Luria and Delbrück’s work shaped subsequent studies of biology and evolution in many ways. Luria himself was reported as saying that their fluctuation test removed bacteria from “the last stronghold of Lamarckism” (see go.nature.com/2fbxujf). The fluctuation test is still a standard procedure for accurately measuring mutation rates in diverse systems, from bacteria⁸ and yeast⁹ to cancer cells¹⁰. Their study also popularized the use of E. coli and the viruses that attack it as a simple experimental model system for biology¹¹. Beyond its direct impact in laboratories, the experiment became a textbook example of how mathematical thinking combined with simple experimentation can lead to profound biological insights¹². For their contributions to bacterial and viral genetics, Luria and Delbrück won the Nobel Prize in Physiology or Medicine in 1969 (which they shared with the biologist Alfred Hershey).

Their insight into mutational processes also has implications in settings such as the clinic. In analogy to the original experiment, imagine a population of patients who have the same type of bacterial infection and who are being treated with the same antibiotic (the antibiotic replaces the virus as the selection pressure here). According to the random-mutation model, even if all else is equal among the patients, the number of antibiotic-resistant bacterial mutants initially present will vary highly between the patients, which could lead to markedly variable treatment outcomes. Because such high inherent variability in treatment efficiency reflects resistance mutations arising in a population before treatment, using DNA sequencing or other types of analysis to identify the presence and number of antibiotic-resistant bacterial mutants before treatment could improve our ability to predict treatment outcome.
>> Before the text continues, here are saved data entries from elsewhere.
`src/rtl/tpc_pkg.sv`:
```
// Shared types, register indexes and constants of the touch pressure calibration block.
package tpc_pkg;

  // Configuration register indexes
  localparam logic [2:0] REG_X_RAW_START   = 3'd0;
  localparam logic [2:0] REG_X_RAW_END     = 3'd1;
  localparam logic [2:0] REG_Y_RAW_START   = 3'd2;
  localparam logic [2:0] REG_Y_RAW_END     = 3'd3;
  localparam logic [2:0] REG_COLUMN_COUNT  = 3'd4;
  localparam logic [2:0] REG_ROW_COUNT     = 3'd5;
  localparam logic [2:0] REG_PRESSURE_LOW  = 3'd6;
  localparam logic [2:0] REG_PRESSURE_HIGH = 3'd7;

  // Register values after reset
  localparam logic [11:0] X_RAW_START_RST   = 12'd3830;
  localparam logic [11:0] X_RAW_END_RST     = 12'd280;
  localparam logic [11:0] Y_RAW_START_RST   = 12'd3870;
  localparam logic [11:0] Y_RAW_END_RST     = 12'd400;
  localparam logic [10:0] COLUMN_COUNT_RST  = 11'd240;
  localparam logic [10:0] ROW_COUNT_RST     = 11'd320;
  localparam logic [15:0] PRESSURE_LOW_RST  = 16'd50;
  localparam logic [15:0] PRESSURE_HIGH_RST = 16'd700;

  // Shared divider operand widths
  localparam int unsigned DIVIDEND_W = 23;
  localparam int unsigned DIVISOR_W  = 12;
  localparam int unsigned DIV_CNT_W  = 5;

  // Product width of the shared multiplier (19 x 11 bits)
  localparam int unsigned MUL_A_W = 19;
  localparam int unsigned MUL_B_W = 11;
  localparam int unsigned PROD_W  = MUL_A_W + MUL_B_W;

  // Pixel clamp limit set by the field width
  localparam logic [9:0] PIXEL_MAX = 10'd1023;

  typedef enum logic [3:0] {
    ST_COLLECT,
    ST_AVERAGE,
    ST_P_MUL,
    ST_P_START,
    ST_P_DIV,
    ST_X_MUL,
    ST_X_START,
    ST_X_DIV,
    ST_Y_MUL,
    ST_Y_START,
    ST_Y_DIV,
    ST_FINISH
  } tpc_state_t;

  typedef enum logic [1:0] {
    MUL_PRESSURE,
    MUL_COLUMN,
    MUL_ROW
  } tpc_mul_sel_t;

  // Commands from the controller to the datapath
  typedef struct packed {
    logic         collect;
    logic         average;
    logic         mul_en;
    tpc_mul_sel_t mul_sel;
    logic         div_start;
    logic         div_axis;
    logic         p_take;
    logic         x_take;
    logic         y_take;
    logic         load_out;
  } tpc_cmd_t;

  // Status from the datapath to the controller
  typedef struct packed {
    logic last_beat;
    logic p_valid;
    logic touch_ok;
    logic div_done;
    logic out_free;
  } tpc_status_t;

endpackage

```
`src/rtl/tpc_divider.sv`:
```
// Shared restoring divider, one quotient bit per cycle.
module tpc_divider (
  input  logic                               clk,
  input  logic                               rst,
  input  logic                               start,
  input  logic [tpc_pkg::DIVIDEND_W-1:0]     dividend,
  input  logic [tpc_pkg::DIVISOR_W-1:0]      divisor,
  output logic [tpc_pkg::DIVIDEND_W-1:0]     quotient,
  output logic                               done
);
  import tpc_pkg::*;

  logic                  busy;
  logic [DIV_CNT_W-1:0]  count;
  logic [DIVISOR_W-1:0]  remainder;
  logic [DIVISOR_W:0]    rem_shift;
  logic                  fits;

  // Trial subtraction for the current bit
  always_comb begin
    rem_shift = {remainder, quotient[DIVIDEND_W-1]};
    fits      = (rem_shift >= {1'b0, divisor});
  end

  // Control of the iteration
  always_ff @(posedge clk) begin
    if (rst) begin
      busy  <= 1'b0;
      done  <= 1'b0;
      count <= '0;
    end else if (start) begin
      busy  <= 1'b1;
      done  <= 1'b0;
      count <= DIV_CNT_W'(DIVIDEND_W - 1);
    end else if (busy) begin
      count <= count - 1'b1;
      if (count == '0) begin
        busy <= 1'b0;
        done <= 1'b1;
      end
    end else begin
      done <= 1'b0;
    end
  end

  // Quotient and remainder shift registers
  always_ff @(posedge clk) begin
    if (start) begin
      quotient  <= dividend;
      remainder <= '0;
    end else if (busy) begin
      quotient <= {quotient[DIVIDEND_W-2:0], fits};
      if (fits) begin
        remainder <= DIVISOR_W'(rem_shift - {1'b0, divisor});
      end else begin
        remainder <= rem_shift[DIVISOR_W-1:0];
      end
    end
  end

endmodule

```
`src/rtl/tpc_datapath.sv`:
```
// Datapath: configuration registers, accumulators, multiplier, divider and result registers.
module tpc_datapath #(
  parameter int unsigned AVG_LOG2 = 3
) (
  input  logic                 clk,
  input  logic                 rst,
  input  tpc_pkg::tpc_cmd_t    cmd,
  output tpc_pkg::tpc_status_t status,
  input  logic                 in_valid,
  output logic                 in_stall,
  input  logic [11:0]          x_sample,
  input  logic [11:0]          y_sample,
  input  logic [7:0]           z1_sample,
  input  logic [7:0]           z2_sample,
  input  logic                 cfg_valid,
  output logic                 cfg_ready,
  input  logic [2:0]           cfg_index,
  input  logic [15:0]          cfg_data,
  output logic                 out_valid,
  input  logic                 out_stall,
  output logic [9:0]           pixel_column,
  output logic [9:0]           pixel_row,
  output logic [14:0]          pressure,
  output logic                 touched
);
  import tpc_pkg::*;

  localparam int unsigned XW    = 12 + AVG_LOG2;
  localparam int unsigned ZW    = 8 + AVG_LOG2;
  localparam int unsigned CNT_W = (AVG_LOG2 > 0) ? AVG_LOG2 : 1;
  localparam logic [CNT_W-1:0] CNT_LAST = CNT_W'((1 << AVG_LOG2) - 1);

  // Configuration registers
  logic [11:0] x_raw_start, x_raw_end, y_raw_start, y_raw_end;
  logic [10:0] column_count, row_count;
  logic [15:0] pressure_low, pressure_high;

  // Group sums and averages
  logic [XW-1:0]    x_accumulator, y_accumulator;
  logic [ZW-1:0]    z1_accumulator, z2_accumulator;
  logic [CNT_W-1:0] sample_counter;
  logic [11:0]      x_avg, y_avg;
  logic [7:0]       z1_avg, z2_avg;
  logic [MUL_A_W-1:0] x_times_100;
  logic [11:0]      x_avg_calc;

  // Multiplier and divider operands
  logic [MUL_A_W-1:0]    mul_a;
  logic [MUL_B_W-1:0]    mul_b;
  logic [DIVISOR_W-1:0]  den_calc;
  logic                  neg_calc;
  logic [PROD_W-1:0]     product;
  logic [DIVISOR_W-1:0]  den_mag;
  logic                  axis_neg;
  logic [DIVIDEND_W-1:0] div_dividend;
  logic [DIVISOR_W-1:0]  div_divisor;
  logic [DIVIDEND_W-1:0] div_quotient;
  logic                  div_done;

  // Working results
  logic [14:0] result_pressure;
  logic [9:0]  result_column, result_row;
  logic        result_touched;
  logic        accept;
  logic [15:0] quot_p;

  // Magnitude of a signed axis difference and its sign
  function automatic logic [12:0] abs_diff(input logic [11:0] a, input logic [11:0] b);
    logic [12:0] r;
    if (a >= b) begin
      r = {1'b0, a - b};
    end else begin
      r = {1'b1, b - a};
    end
    return r;
  endfunction

  // Clamp an axis quotient to 0 .. min(count, 1024) - 1, or to 0 when count is zero or the sign is negative
  function automatic logic [9:0] clamp_axis(input logic [DIVIDEND_W-1:0] q,
                                            input logic [10:0] count,
                                            input logic neg);
    logic [9:0] top;
    logic [9:0] r;
    if (count == 11'd0) begin
      top = 10'd0;
    end else if (count > 11'd1024) begin
      top = PIXEL_MAX;
    end else begin
      top = 10'(count - 11'd1);
    end
    if (neg) begin
      r = 10'd0;
    end else if (q > DIVIDEND_W'(top)) begin
      r = top;
    end else begin
      r = q[9:0];
    end
    return r;
  endfunction

  assign cfg_ready = 1'b1;
  assign in_stall  = !cmd.collect;
  assign accept    = in_valid && cmd.collect;

  // Configuration writes
  always_ff @(posedge clk) begin
    if (rst) begin
      x_raw_start   <= X_RAW_START_RST;
      x_raw_end     <= X_RAW_END_RST;
      y_raw_start   <= Y_RAW_START_RST;
      y_raw_end     <= Y_RAW_END_RST;
      column_count  <= COLUMN_COUNT_RST;
      row_count     <= ROW_COUNT_RST;
      pressure_low  <= PRESSURE_LOW_RST;
      pressure_high <= PRESSURE_HIGH_RST;
    end else if (cfg_valid && cfg_ready) begin
      unique case (cfg_index)
        REG_X_RAW_START:   x_raw_start   <= cfg_data[11:0];
        REG_X_RAW_END:     x_raw_end     <= cfg_data[11:0];
        REG_Y_RAW_START:   y_raw_start   <= cfg_data[11:0];
        REG_Y_RAW_END:     y_raw_end     <= cfg_data[11:0];
        REG_COLUMN_COUNT:  column_count  <= cfg_data[10:0];
        REG_ROW_COUNT:     row_count     <= cfg_data[10:0];
        REG_PRESSURE_LOW:  pressure_low  <= cfg_data;
        REG_PRESSURE_HIGH: pressure_high <= cfg_data;
        default: ;
      endcase
    end
  end

  // Group accumulation; the sums are cleared once they are averaged
  always_ff @(posedge clk) begin
    if (rst) begin
      x_accumulator  <= '0;
      y_accumulator  <= '0;
      z1_accumulator <= '0;
      z2_accumulator <= '0;
      sample_counter <= '0;
    end else if (accept) begin
      x_accumulator  <= x_accumulator + XW'(x_sample);
      y_accumulator  <= y_accumulator + XW'(y_sample);
      z1_accumulator <= z1_accumulator + ZW'(z1_sample);
      z2_accumulator <= z2_accumulator + ZW'(z2_sample);
      if (sample_counter == CNT_LAST) begin
        sample_counter <= '0;
      end else begin
        sample_counter <= sample_counter + 1'b1;
      end
    end else if (cmd.average) begin
      x_accumulator  <= '0;
      y_accumulator  <= '0;
      z1_accumulator <= '0;
      z2_accumulator <= '0;
    end
  end

  // Averages by shifting, and X scaled by one hundred with shifts and adds
  assign x_avg_calc = x_accumulator[XW-1:AVG_LOG2];

  always_ff @(posedge clk) begin
    if (cmd.average) begin
      x_avg       <= x_avg_calc;
      y_avg       <= y_accumulator[XW-1:AVG_LOG2];
      z1_avg      <= z1_accumulator[ZW-1:AVG_LOG2];
      z2_avg      <= z2_accumulator[ZW-1:AVG_LOG2];
      x_times_100 <= {x_avg_calc, 6'd0} + {1'b0, x_avg_calc, 5'd0}
                   + {5'd0, x_avg_calc, 2'd0};
    end
  end

  // Multiplier operand selection and axis denominators
  always_comb begin
    logic [12:0] num_d;
    logic [12:0] den_d;
    mul_a    = x_times_100;
    mul_b    = {3'd0, 8'(z2_avg - z1_avg)};
    den_calc = '0;
    neg_calc = 1'b0;
    num_d    = '0;
    den_d    = '0;
    unique case (cmd.mul_sel)
      MUL_PRESSURE: begin
        mul_a = x_times_100;
      end
      MUL_COLUMN: begin
        num_d    = abs_diff(x_avg, x_raw_start);
        den_d    = abs_diff(x_raw_end, x_raw_start);
        mul_a    = MUL_A_W'(num_d[11:0]);
        mul_b    = column_count;
        den_calc = den_d[11:0];
        neg_calc = num_d[12] ^ den_d[12];
      end
      MUL_ROW: begin
        num_d    = abs_diff(y_avg, y_raw_start);
        den_d    = abs_diff(y_raw_end, y_raw_start);
        mul_a    = MUL_A_W'(num_d[11:0]);
        mul_b    = row_count;
        den_calc = den_d[11:0];
        neg_calc = num_d[12] ^ den_d[12];
      end
      default: ;
    endcase
  end

  // Registered product
  always_ff @(posedge clk) begin
    if (cmd.mul_en) begin
      product  <= PROD_W'(mul_a) * PROD_W'(mul_b);
      den_mag  <= den_calc;
      axis_neg <= neg_calc;
    end
  end

  // Pressure divides (x*100*(z2-z1) >> 12) by z1; an axis divides by |end - start|
  assign div_dividend = cmd.div_axis ? product[DIVIDEND_W-1:0]
                                     : DIVIDEND_W'(product[26:12]);
  assign div_divisor  = cmd.div_axis ? den_mag : DIVISOR_W'(z1_avg);

  tpc_divider u_divider (
    .clk      (clk),
    .rst      (rst),
    .start    (cmd.div_start),
    .dividend (div_dividend),
    .divisor  (div_divisor),
    .quotient (div_quotient),
    .done     (div_done)
  );

  // Working result registers
  assign quot_p = {1'b0, div_quotient[14:0]};

  always_ff @(posedge clk) begin
    if (cmd.average) begin
      result_pressure <= '0;
      result_column   <= '0;
      result_row      <= '0;
      result_touched  <= 1'b0;
    end else begin
      if (cmd.p_take) begin
        result_pressure <= div_quotient[14:0];
      end
      if (cmd.x_take) begin
        result_column <= clamp_axis(div_quotient, column_count, axis_neg);
      end
      if (cmd.y_take) begin
        result_row     <= clamp_axis(div_quotient, row_count, axis_neg);
        result_touched <= 1'b1;
      end
    end
  end

  // Output register
  always_ff @(posedge clk) begin
    if (rst) begin
      out_valid <= 1'b0;
    end else if (cmd.load_out) begin
      out_valid <= 1'b1;
    end else if (!out_stall) begin
      out_valid <= 1'b0;
    end
  end

  always_ff @(posedge clk) begin
    if (cmd.load_out) begin
      pixel_column <= result_column;
      pixel_row    <= result_row;
      pressure     <= result_pressure;
      touched      <= result_touched;
    end
  end

  // Status towards the controller
  always_comb begin
    status.last_beat = accept && (sample_counter == CNT_LAST);
    status.p_valid   = (z1_avg != 8'd0) && (z2_avg >= z1_avg);
    status.touch_ok  = (quot_p > pressure_low) && (quot_p < pressure_high)
                     && (x_raw_start != x_raw_end) && (y_raw_start != y_raw_end);
    status.div_done  = div_done;
    status.out_free  = !out_valid || !out_stall;
  end

endmodule

```
`src/rtl/tpc_controller.sv`:
```
// Controller state machine that sequences averaging, multiplications and divisions.
module tpc_controller (
  input  logic                 clk,
  input  logic                 rst,
  input  tpc_pkg::tpc_status_t status,
  output tpc_pkg::tpc_cmd_t    cmd
);
  import tpc_pkg::*;

  tpc_state_t state, state_next;

  // State register
  always_ff @(posedge clk) begin
    if (rst) begin
      state <= ST_COLLECT;
    end else begin
      state <= state_next;
    end
  end

  // Next state
  always_comb begin
    state_next = state;
    unique case (state)
      ST_COLLECT: if (status.last_beat) state_next = ST_AVERAGE;
      ST_AVERAGE: state_next = ST_P_MUL;
      ST_P_MUL:   state_next = status.p_valid ? ST_P_START : ST_FINISH;
      ST_P_START: state_next = ST_P_DIV;
      ST_P_DIV: begin
        if (status.div_done) begin
          state_next = status.touch_ok ? ST_X_MUL : ST_FINISH;
        end
      end
      ST_X_MUL:   state_next = ST_X_START;
      ST_X_START: state_next = ST_X_DIV;
      ST_X_DIV:   if (status.div_done) state_next = ST_Y_MUL;
      ST_Y_MUL:   state_next = ST_Y_START;
      ST_Y_START: state_next = ST_Y_DIV;
      ST_Y_DIV:   if (status.div_done) state_next = ST_FINISH;
      ST_FINISH:  if (status.out_free) state_next = ST_COLLECT;
      default:    state_next = ST_COLLECT;
    endcase
  end

  // Commands
  always_comb begin
    cmd = '0;
    cmd.mul_sel = MUL_PRESSURE;
    unique case (state)
      ST_COLLECT: cmd.collect = 1'b1;
      ST_AVERAGE: cmd.average = 1'b1;
      ST_P_MUL:   cmd.mul_en  = 1'b1;
      ST_P_START: cmd.div_start = 1'b1;
      ST_P_DIV:   cmd.p_take  = status.div_done;
      ST_X_MUL: begin
        cmd.mul_en  = 1'b1;
        cmd.mul_sel = MUL_COLUMN;
      end
      ST_X_START: begin
        cmd.div_start = 1'b1;
        cmd.div_axis  = 1'b1;
      end
      ST_X_DIV: begin
        cmd.div_axis = 1'b1;
        cmd.x_take   = status.div_done;
      end
      ST_Y_MUL: begin
        cmd.mul_en  = 1'b1;
        cmd.mul_sel = MUL_ROW;
      end
      ST_Y_START: begin
        cmd.div_start = 1'b1;
        cmd.div_axis  = 1'b1;
      end
      ST_Y_DIV: begin
        cmd.div_axis = 1'b1;
        cmd.y_take   = status.div_done;
      end
      ST_FINISH:  cmd.load_out = status.out_free;
      default: ;
    endcase
  end

endmodule

```
`src/rtl/touch_pressure_calibrate_unit.sv`:
```
// Top level of the resistive touch pressure and calibration block.
//
//   Channel  Handshake            Contents
//   in       in_valid / in_stall   x_sample, y_sample, z1_sample, z2_sample
//   out      out_valid / out_stall pixel_column, pixel_row, pressure, touched
//   cfg      cfg_valid / cfg_ready cfg_index, cfg_data (ready always high)
//
// Input beats are taken one per cycle until 2^AVG_LOG2 have been summed.
// The group result then skips the shared 23-step divider when Z1 is zero or Z2 is below Z1,
// divides only for pressure when the touch check fails, and also for X and Y on a touch.
// Input is stalled during that work; a result waiting on out_stall holds the block only
// at its final step. Synchronous reset restores the register defaults and empty sums.
module touch_pressure_calibrate_unit #(
  parameter int unsigned AVG_LOG2 = 3
) (
  input  logic        clk,
  input  logic        rst,
  input  logic        in_valid,
  output logic        in_stall,
  input  logic [11:0] x_sample,
  input  logic [11:0] y_sample,
  input  logic [7:0]  z1_sample,
  input  logic [7:0]  z2_sample,
  input  logic        cfg_valid,
  output logic        cfg_ready,
  input  logic [2:0]  cfg_index,
  input  logic [15:0] cfg_data,
  output logic        out_valid,
  input  logic        out_stall,
  output logic [9:0]  pixel_column,
  output logic [9:0]  pixel_row,
  output logic [14:0] pressure,
  output logic        touched
);
  import tpc_pkg::*;

  tpc_cmd_t    cmd;
  tpc_status_t status;

  // Sequencing
  tpc_controller u_controller (
    .clk    (clk),
    .rst    (rst),
    .status (status),
    .cmd    (cmd)
  );

  // Arithmetic and storage
  tpc_datapath #(
    .AVG_LOG2 (AVG_LOG2)
  ) u_datapath (
    .clk          (clk),
    .rst          (rst),
    .cmd          (cmd),
    .status       (status),
    .in_valid     (in_valid),
    .in_stall     (in_stall),
    .x_sample     (x_sample),
    .y_sample     (y_sample),
    .z1_sample    (z1_sample),
    .z2_sample    (z2_sample),
    .cfg_valid    (cfg_valid),
    .cfg_ready    (cfg_ready),
    .cfg_index    (cfg_index),
    .cfg_data     (cfg_data),
    .out_valid    (out_valid),
    .out_stall    (out_stall),
    .pixel_column (pixel_column),
    .pixel_row    (pixel_row),
    .pressure     (pressure),
    .touched      (touched)
  );

endmodule

```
Did the Luria and Delbrück study really close the door on Lamarckism? As far as bacteria are concerned, the answer is much more complicated than the duo could probably ever have anticipated.
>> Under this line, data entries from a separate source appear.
$ cat config.mk
export PLATFORM = sky130hd
export DESIGN_NAME = base64_lenient_decoder
export DESIGN_NICKNAME = d
export VERILOG_FILES = /design/src/hdl/b64d_pkg.sv /design/src/hdl/b64d_classify.sv /design/src/hdl/b64d_accum.sv /design/src/hdl/base64_lenient_decoder.sv
export SDC_FILE = /design/constraint.sdc
export NUM_CORES = 1
export LEC_CHECK = 0
export ABC_AREA = 1
export BUFFER_PORTS_ARGS = -buffer_cell sky130_fd_sc_hd__buf_2
export CORE_MARGIN = 2
export CORE_UTILIZATION = 60
export DETAILED_ROUTE_END_ITERATION = 16
export PLACE_DENSITY_LB_ADDON = 0.3
export SLEW_MARGIN = 15
export SYNTH_ARGS = -nofsm -noshare
export SYNTH_HDL_FRONTEND = slang
export SYNTH_SLANG_ARGS = --single-unit
$ cat constraint.sdc
create_clock -name clk -period 2.4 [get_ports clk]
set_input_delay 0.24 -clock clk [delete_from_list [all_inputs] [get_ports clk]]
set_output_delay 0.24 -clock clk [all_outputs]
set_load 0.02 [all_outputs]
$ cat src/hdl/b64d_pkg.sv
package b64d_pkg;

    // Longest stream the byte counter is sized for, in input characters.
    localparam longint unsigned MAX_IN_CHARS = 64'd16777215;

    localparam int COUNT_W = 24;

    // Three bytes per started group of four characters, capped at the counter width.
    localparam longint unsigned COUNT_RAW  = ((MAX_IN_CHARS + 64'd3) / 64'd4) * 64'd3;
    localparam longint unsigned COUNT_MAXV = (64'd1 << COUNT_W) - 64'd1;
    localparam logic [COUNT_W-1:0] COUNT_LIMIT =
        (COUNT_RAW > COUNT_MAXV) ? COUNT_MAXV[COUNT_W-1:0] : COUNT_RAW[COUNT_W-1:0];

    typedef enum logic [1:0] {
        SYM_DATA = 2'd0,
        SYM_SKIP = 2'd1,
        SYM_BAD  = 2'd2
    } sym_kind_t;

    typedef struct packed {
        sym_kind_t   kind;
        logic [5:0]  value;
    } sym_t;

    typedef enum logic [1:0] {
        PH_FIRST  = 2'd0,
        PH_SECOND = 2'd1,
        PH_THIRD  = 2'd2,
        PH_FOURTH = 2'd3
    } phase_t;

endpackage

$ cat src/hdl/b64d_classify.sv
module b64d_classify (
    input  logic [7:0]    in_char,
    output b64d_pkg::sym_t sym
);

    logic [7:0] upper_off;
    logic [7:0] lower_off;
    logic [7:0] digit_off;

    assign upper_off = in_char - 8'h41;
    assign lower_off = in_char - 8'h61 + 8'd26;
    assign digit_off = in_char - 8'h30 + 8'd52;

    // Both alphabets map onto one 6-bit symbol; whitespace and padding are skipped.
    always_comb
    begin
        sym.kind  = b64d_pkg::SYM_BAD;
        sym.value = 6'd0;
        case (in_char) inside
            [8'h41:8'h5A]:
            begin
                sym.kind  = b64d_pkg::SYM_DATA;
                sym.value = upper_off[5:0];
            end
            [8'h61:8'h7A]:
            begin
                sym.kind  = b64d_pkg::SYM_DATA;
                sym.value = lower_off[5:0];
            end
            [8'h30:8'h39]:
            begin
                sym.kind  = b64d_pkg::SYM_DATA;
                sym.value = digit_off[5:0];
            end
            8'h2B, 8'h2D:
            begin
                sym.kind  = b64d_pkg::SYM_DATA;
                sym.value = 6'd62;
            end
            8'h2F, 8'h5F:
            begin
                sym.kind  = b64d_pkg::SYM_DATA;
                sym.value = 6'd63;
            end
            8'h09, 8'h0A, 8'h0D, 8'h20, 8'h3D:
            begin
                sym.kind  = b64d_pkg::SYM_SKIP;
            end
            default:
            begin
                sym.kind  = b64d_pkg::SYM_BAD;
            end
        endcase
    end

endmodule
It is undeniable today that randomly occurring mutations and natural selection are central tenets of how bacterial evolution occurs⁵. However, scientists are uncovering and debating an increasing array of other evolutionary processes at work in bacteria, some of which are suspiciously Lamarckian in character^4–6. For example, we now know that the genome-wide mutation rate, and even the mutation rates of specific genes, can be shaped by evolution and affected by the environment^13–15. An even more striking example is bacterial adaptation through the CRISPR–Cas viral-defence system, in which bacteria can incorporate viral genetic material into their own genomes and use it, as an adaptive mechanism, to protect themselves and their descendants against current and subsequent viral attacks^16,17. These quasi-Lamarkian mechanisms presumably evolved by random mutations and natural selection. They do not necessarily undermine the lessons learnt from Luria and Delbrück’s work, but rather, show the power of evolution to sculpt living organisms in endlessly interesting ways.
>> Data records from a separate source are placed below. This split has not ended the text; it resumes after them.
### src/rtl/tbi_pkg.sv
// Shared constants, status codes and pipeline side-band type for the triangle interpolator.
package tbi_pkg;

    localparam int DEF_COORD_BITS = 24;
    localparam int DEF_FRAC_BITS  = 8;
    localparam int OUT_BITS       = 32;
    localparam int STATUS_BITS    = 2;

    typedef enum logic [STATUS_BITS-1:0] {
        STATUS_INSIDE     = 2'd0,
        STATUS_OUTSIDE    = 2'd1,
        STATUS_DEGENERATE = 2'd2
    } status_t;

    // Side-band that rides along with every transaction through the divider chain
    typedef struct packed {
        logic    neg;
        status_t status;
    } tbi_meta_t;

endpackage

### src/rtl/tbi_back.sv
// Output stage: apply quotient sign, add corner height, clamp, and hold the result.
module tbi_back #(
    parameter int COORD_BITS = tbi_pkg::DEF_COORD_BITS,
    parameter int FRAC_BITS  = tbi_pkg::DEF_FRAC_BITS
) (
    input  logic                              aclk,
    input  logic                              aresetn,
    input  logic                              s_valid,
    output logic                              s_ready,
    input  logic [COORD_BITS+FRAC_BITS:0]     s_quot,
    input  logic signed [COORD_BITS-1:0]      s_cz,
    input  tbi_pkg::tbi_meta_t                s_meta,
    output logic                              m_valid,
    input  logic                              m_ready,
    output logic signed [tbi_pkg::OUT_BITS-1:0] m_height_out,
    output logic [tbi_pkg::STATUS_BITS-1:0]   m_status
);

    localparam int HW  = COORD_BITS + FRAC_BITS + 3;
    localparam int HXW = (HW > tbi_pkg::OUT_BITS + 1) ? HW : tbi_pkg::OUT_BITS + 1;
    localparam logic signed [HXW-1:0] HMAX = (HXW'(1) <<< (tbi_pkg::OUT_BITS - 1)) - HXW'(1);
    localparam logic signed [HXW-1:0] HMIN = -HMAX - HXW'(1);

    logic signed [HW-1:0]  base;
    logic signed [HW-1:0]  qs;
    logic signed [HXW-1:0] hx;
    logic signed [tbi_pkg::OUT_BITS-1:0] height_next;
    logic v_reg;

    // Combine the corner height with the signed quotient and saturate; non-inside results give zero
    always_comb begin
        base = HW'(s_cz) <<< FRAC_BITS;
        qs   = $signed(HW'(s_quot));
        hx   = HXW'(s_meta.neg ? (base - qs) : (base + qs));
        if (s_meta.status != tbi_pkg::STATUS_INSIDE) begin
            height_next = '0;
        end else if (hx > HMAX) begin
            height_next = HMAX[tbi_pkg::OUT_BITS-1:0];
        end else if (hx < HMIN) begin
            height_next = HMIN[tbi_pkg::OUT_BITS-1:0];
        end else begin
            height_next = hx[tbi_pkg::OUT_BITS-1:0];
        end
    end

    assign s_ready = !v_reg || m_ready;

    always_ff @(posedge aclk) begin
        if (!aresetn) begin
            v_reg <= 1'b0;
        end else if (s_ready) begin
            v_reg <= s_valid;
        end
    end

    logic signed [tbi_pkg::OUT_BITS-1:0] height_reg;
    logic [tbi_pkg::STATUS_BITS-1:0] status_reg;

    always_ff @(posedge aclk) begin
        if (s_ready && s_valid) begin
            height_reg <= height_next;
            status_reg <= s_meta.status;
        end
    end

    assign m_valid      = v_reg;
    assign m_height_out = height_reg;
    assign m_status     = status_reg;

endmodule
It is intriguing to imagine an alternative scientific history that might have occurred if Luria and Delbrück had stumbled upon one of these quasi-Lamarkian mechanisms. The CRISPR–Cas defence mechanism is mainly repressed in the E. coli that they studied, but it is active in other bacterial species, such as Streptococcus thermophilus. A fun challenge would be to repeat the Luria–Delbrück experiment under conditions that might favour the evolution of resistance by such adaptive mechanisms, for example by replacing E. coli with S. thermophilus. Would the distribution of the number of resistant mutants indicate random or adaptive mutations? What would Luria and Delbrück have concluded had they used a species that had the CRISPR–Cas system? The contingency of this historic choice underscores the fact that, like evolution, science perhaps also progresses both adaptively and randomly.